Walk down its private jetty and peer into the water and you might spot two octopuses, one dark brown and the other light grey, lying side by side under a boat ramp.
I'd never thought of the octopus as a romantic beast. But these two definitely appear to be lovers. A tentative tentacle from one slowly reaches out to touch the other. She quickly recoils and swims away.
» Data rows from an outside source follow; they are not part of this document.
## v54
Design top, start of the top module:
module top
(
  clk,
  rst,
  x,
  en,
  epx,
  sinhx,
  coshx,
  valid
);
input             clk;
input             rst;
input      [31:0] x;
input             en;
output reg [31:0] epx;
       reg [31:0] enx;
output reg [31:0] sinhx;
output reg [31:0] coshx;
output reg        valid;
wire [2047:0] lookupp;
wire [2047:0] lookupn;
wire   [31:0] w_sinhx;
wire   [31:0] w_coshx;
wire   [63:0] w_epx;
wire   [63:0] w_enx;
wire          w_valid;
wire          validp;
wire          validn;
cordicp epos (
  .x      (x),
  .clk    (clk),
  .rst    (rst),
  .en     (en),
  .lookup (lookupp),
  .y      (w_epx),
  .valid  (validp)
);
cordicn eneg (
  .x      (x),
  .clk    (clk),
  .rst    (rst),
  .en     (en),
  .lookup (lookupn),
  .y      (w_enx),
  .valid  (validn)
);
always @ (posedge clk) begin
  if (rst == 1'b1) begin
    epx   <= 32'b0;
    enx   <= 32'b0;
    sinhx <= 32'b0;
    coshx <= 32'b0;
    valid <=  1'b0;
  end else begin
  if (validp == 1'b1)
    epx <= w_epx[47:16];
  if (validn == 1'b1)
    enx <= w_enx[47:16];
  sinhx <= w_sinhx;
  coshx <= w_coshx;
  valid <= w_valid;
  end
end
assign w_sinhx = (w_epx [47:16] - w_enx [47:16]) >> 1;
assign w_coshx = (w_epx [47:16] + w_enx [47:16]) >> 1;
assign w_valid = validn & validp;
assign lookupp = { 
  64'h0000_000B_1721_7F7D,    
  64'h0000_000A_65AF_6785,    
  64'h0000_0009_B43D_4F8D,    
  64'h0000_0009_02CB_3795,    
  64'h0000_0008_5159_1F9D,    
  64'h0000_0007_9FE7_07A6,    
  64'h0000_0006_EE74_EFAE,    
  64'h0000_0006_3D02_D7B6,    
  64'h0000_0005_8B90_BFBE,    
  64'h0000_0004_DA1E_A7C6,    
  64'h0000_0004_28AC_8FCE,    
  64'h0000_0003_773A_77D7,    
  64'h0000_0002_C5C8_5FDF,   
  64'h0000_0002_1456_47E7,   
  64'h0000_0001_62E4_2FEF,   
  64'h0000_0000_B172_17F7,   
  64'h0000_0000_67CC_8FB2,   
  64'h0000_0000_391F_EF8F,   
  ...
Size: ~5500 cells after synthesis, about 370 flip-flops, about 130 I/O pins, about 0.040 mm2 of cells after synthesis.
==> flow/config.mk <==
export PLATFORM = sky130hd
export DESIGN_NAME = top
export DESIGN_NICKNAME = top
export VERILOG_FILES = /design/flow/design.v
export SDC_FILE = /design/flow/constraint.sdc
export NUM_CORES = 4
export LEC_CHECK = 0
export CAP_MARGIN = 20
export CORE_MARGIN = 2
export CORE_UTILIZATION = 63
export SLEW_MARGIN = 20
==> flow/constraint.sdc <==
create_clock -name core_clock -period 3.18 [get_ports {clk}]
set_input_delay 0.6360 -clock core_clock [delete_from_list [all_inputs] [get_ports {clk}]]
set_output_delay 0.6360 -clock core_clock [all_outputs]
set_load 0.01 [all_outputs]
run.sh (not shown) runs the stock make flow with config.mk's settings and CLKGATE_MAP_FILE=.
v54 never completed; the flow aborted with a tool error in clock tree synthesis.
==> exp/willow <==
## Final_AXI_to_APB_Bridge
module Final_AXI_to_APB_Bridge #(
    parameter AXI_ADDR_WIDTH    = 32,
    parameter AXI_DATA_WIDTH    = 32,
    parameter AXI_MAX_BURST_LEN = 8,
    parameter AXI_BURST_WIDTH   = 2,
    parameter AXI_SIZE_WIDTH    = 3,
    parameter APB_ADDR_WIDTH    = 32,
    parameter APB_DATA_WIDTH    = 32
)(
    input  [AXI_ADDR_WIDTH-1:0]    AWADDR,
    input  [AXI_BURST_WIDTH-1:0]   AWBURST,
    input  [AXI_MAX_BURST_LEN-1:0] AWLEN,
    input                          AWVALID,
    output                         AWREADY,
    input  [AXI_ADDR_WIDTH-1:0]    ARADDR,
    input  [AXI_BURST_WIDTH-1:0]   ARBURST,
    input  [AXI_MAX_BURST_LEN-1:0] ARLEN,
    input                          ARVALID,
    output                         ARREADY,
    input  [AXI_DATA_WIDTH-1:0]    WDATA,
    input                          WVALID,
    input                          WLAST,
    input  [AXI_DATA_WIDTH/8-1:0]  WSTRB,
    output                         WREADY,
    output [AXI_DATA_WIDTH-1:0]    RDATA,
    output [1:0]                   RRESP,
    output                         RVALID,
    output                         RLAST,
    input                          RREADY,
    output [1:0]                   BRESP,
    output                         BVALID,
    input                          BREADY,
    input                          ACLK,
    input                          ARESETn,
    output [APB_ADDR_WIDTH-1:0]    PADDR,
    output                         PWRITE,
    output                         PSEL1,
    output                         PSEL2,
    output                         PSEL3,
    output                         PSEL4,
    output                         PENABLE,
    output [APB_DATA_WIDTH-1:0]    PWDATA,
    input  [APB_DATA_WIDTH-1:0]    PRDATA,
    input                          PREADY
);
    localparam [12:0] IDLE_WRITE        = 13'b0000000000001;
    localparam [12:0] READ_SETUP_M      = 13'b0000000000010;
    localparam [12:0] READ_SETUP_S      = 13'b0000000000100;
    localparam [12:0] READ_ACCESS_S     = 13'b0000000001000;
    localparam [12:0] READ_PREACCESS_M  = 13'b0000000010000;
  ...
Settings: LEC_CHECK=0, CAP_MARGIN=20, CORE_MARGIN=2, CORE_UTILIZATION=71, CTS_CLUSTER_DIAMETER=28, CTS_CLUSTER_SIZE=52, SETUP_SLACK_MARGIN=-0.34, SLEW_MARGIN=20; clock period 4.07 ns.
run.sh (not shown) runs the stock make flow with config.mk's settings and CLKGATE_MAP_FILE=.
==> inputs of exp/lagoon, as changes to exp/willow <==
- CORE_UTILIZATION: 71 -> 61
- CTS_CLUSTER_DIAMETER: 28 -> not set
- CTS_CLUSTER_SIZE: 52 -> not set
- PLACE_DENSITY: not set -> 0.6
- SETUP_SLACK_MARGIN: -0.34 -> not set
==> flow/constraint.sdc (replaced) <==
create_clock -name core_clock -period 6.12 [get_ports {ACLK}]
set_input_delay 1.2240 -clock core_clock [delete_from_list [all_inputs] [get_ports {ACLK}]]
set_output_delay 1.2240 -clock core_clock [all_outputs]
set_load 0.01 [all_outputs]
==> inputs of exp/maple, as changes to exp/willow <==
- CORE_UTILIZATION: 71 -> 70
- CTS_CLUSTER_DIAMETER: 28 -> not set
- CTS_CLUSTER_SIZE: 52 -> not set
- PLACE_DENSITY_LB_ADDON: not set -> 0.27
- SETUP_SLACK_MARGIN: -0.34 -> not set
==> flow/constraint.sdc (replaced) <==
create_clock -name core_clock -period 4.75 [get_ports {ACLK}]
set_input_delay 0.9500 -clock core_clock [delete_from_list [all_inputs] [get_ports {ACLK}]]
set_output_delay 0.9500 -clock core_clock [all_outputs]
set_load 0.01 [all_outputs]
==> out/qor.csv <==
stage;metric;value;unit
placement;pre_cts_ws;-80.0;ps
placement;dpl.cell_count;2747;
floorplan;fp-row-count;64;
floorplan;dieArea;32600;um2
floorplan;core_area;30700;um2
floorplan;die_height;181;um
floorplan;die_w;181;um
outcome;status;complete, no violations;
placement;placed_area;22500;um2
[end of results for exp/lagoon]
==> out/qor.csv <==
stage;metric;value;unit
outcome;tool.error;[ERROR GRT-0116] Global routing finished with congestion. Check the congestion regions in the DRC Viewer.;
floorplan;fp-row-count;60;
placement;dpl.cell_count;2821;
floorplan;core_area;26800;um2
synthesis;ys_sh_xor;0.0667;
global_route;grtUsageTotal;0.876;
synthesis;top_cell_area_share;0.192;
placement;pre_cts_ws;-1060;ps
floorplan;dieArea;28500;um2
outcome;status;did not finish;
synthesis;ys_area;19000;um2
outcome;haltStage;global routing (5_1_grt);
floorplan;die_w;169;um
floorplan;die_height;169;um
global_route;use_met1;0.852;
placement;placed_area;23500;um2
[end of results for exp/maple]
==> out/qor.csv <==
stage;metric;value;unit
floorplan;core_area;26200;um2
floorplan;die_w;168;um
synthesis;topCombFamilyByArea;AND-OR/OR-AND gates;
placement;pre_cts_ws;-1380;ps
synthesis;enable_flop_cells;64;
outcome;haltStage;clock tree synthesis (4_1_cts);
floorplan;fp-row-count;59;
synthesis;top_cells_by_count;228 x nand2_1, 146 x dfrtp_1, 142 x ha_1;
floorplan;pin_count;273;
placement;placed_area;23800;um2
synthesis;top_cell_area_share;0.192;
floorplan;dieArea;28100;um2
outcome;status;did not finish;
outcome;tool.error;[ERROR DPL-0038] Utilization greater than 100%, impossible to legalize;
floorplan;die_height;168;um
placement;dpl.cell_count;2841;
[end of results for exp/willow]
He turns grey and follows in hot pursuit.
Just as we are about to walk back to the cottage, we have new visitors - a family of ducks, including five "teenagers". Curious and fearless, they swim around the pier and turn up their beaks at Helga's sliced bread but merrily devour every one of the offered duck pellets carefully provided by Serenity's owners in a bag labelled "duck food".
The cottage is on Marks Point, near Belmont, in east Lake Macquarie. The lake is a New South Wales wonder. An expanse of saltwater four times the size of Sydney Harbour, it's a two-hour drive, 150 kilometres north of Sydney towards Newcastle.
But when you arrive, you are blown away by an aquatic playground where pelicans gracefully swim across, fishing boats dart across the water, scooters race by and colourful parasailers float above.
We stop to have a late lunch at The Captain and Crew, a Marks Point cafe where Chef Steve takes great pride in churning out exotic Mediterranean dishes.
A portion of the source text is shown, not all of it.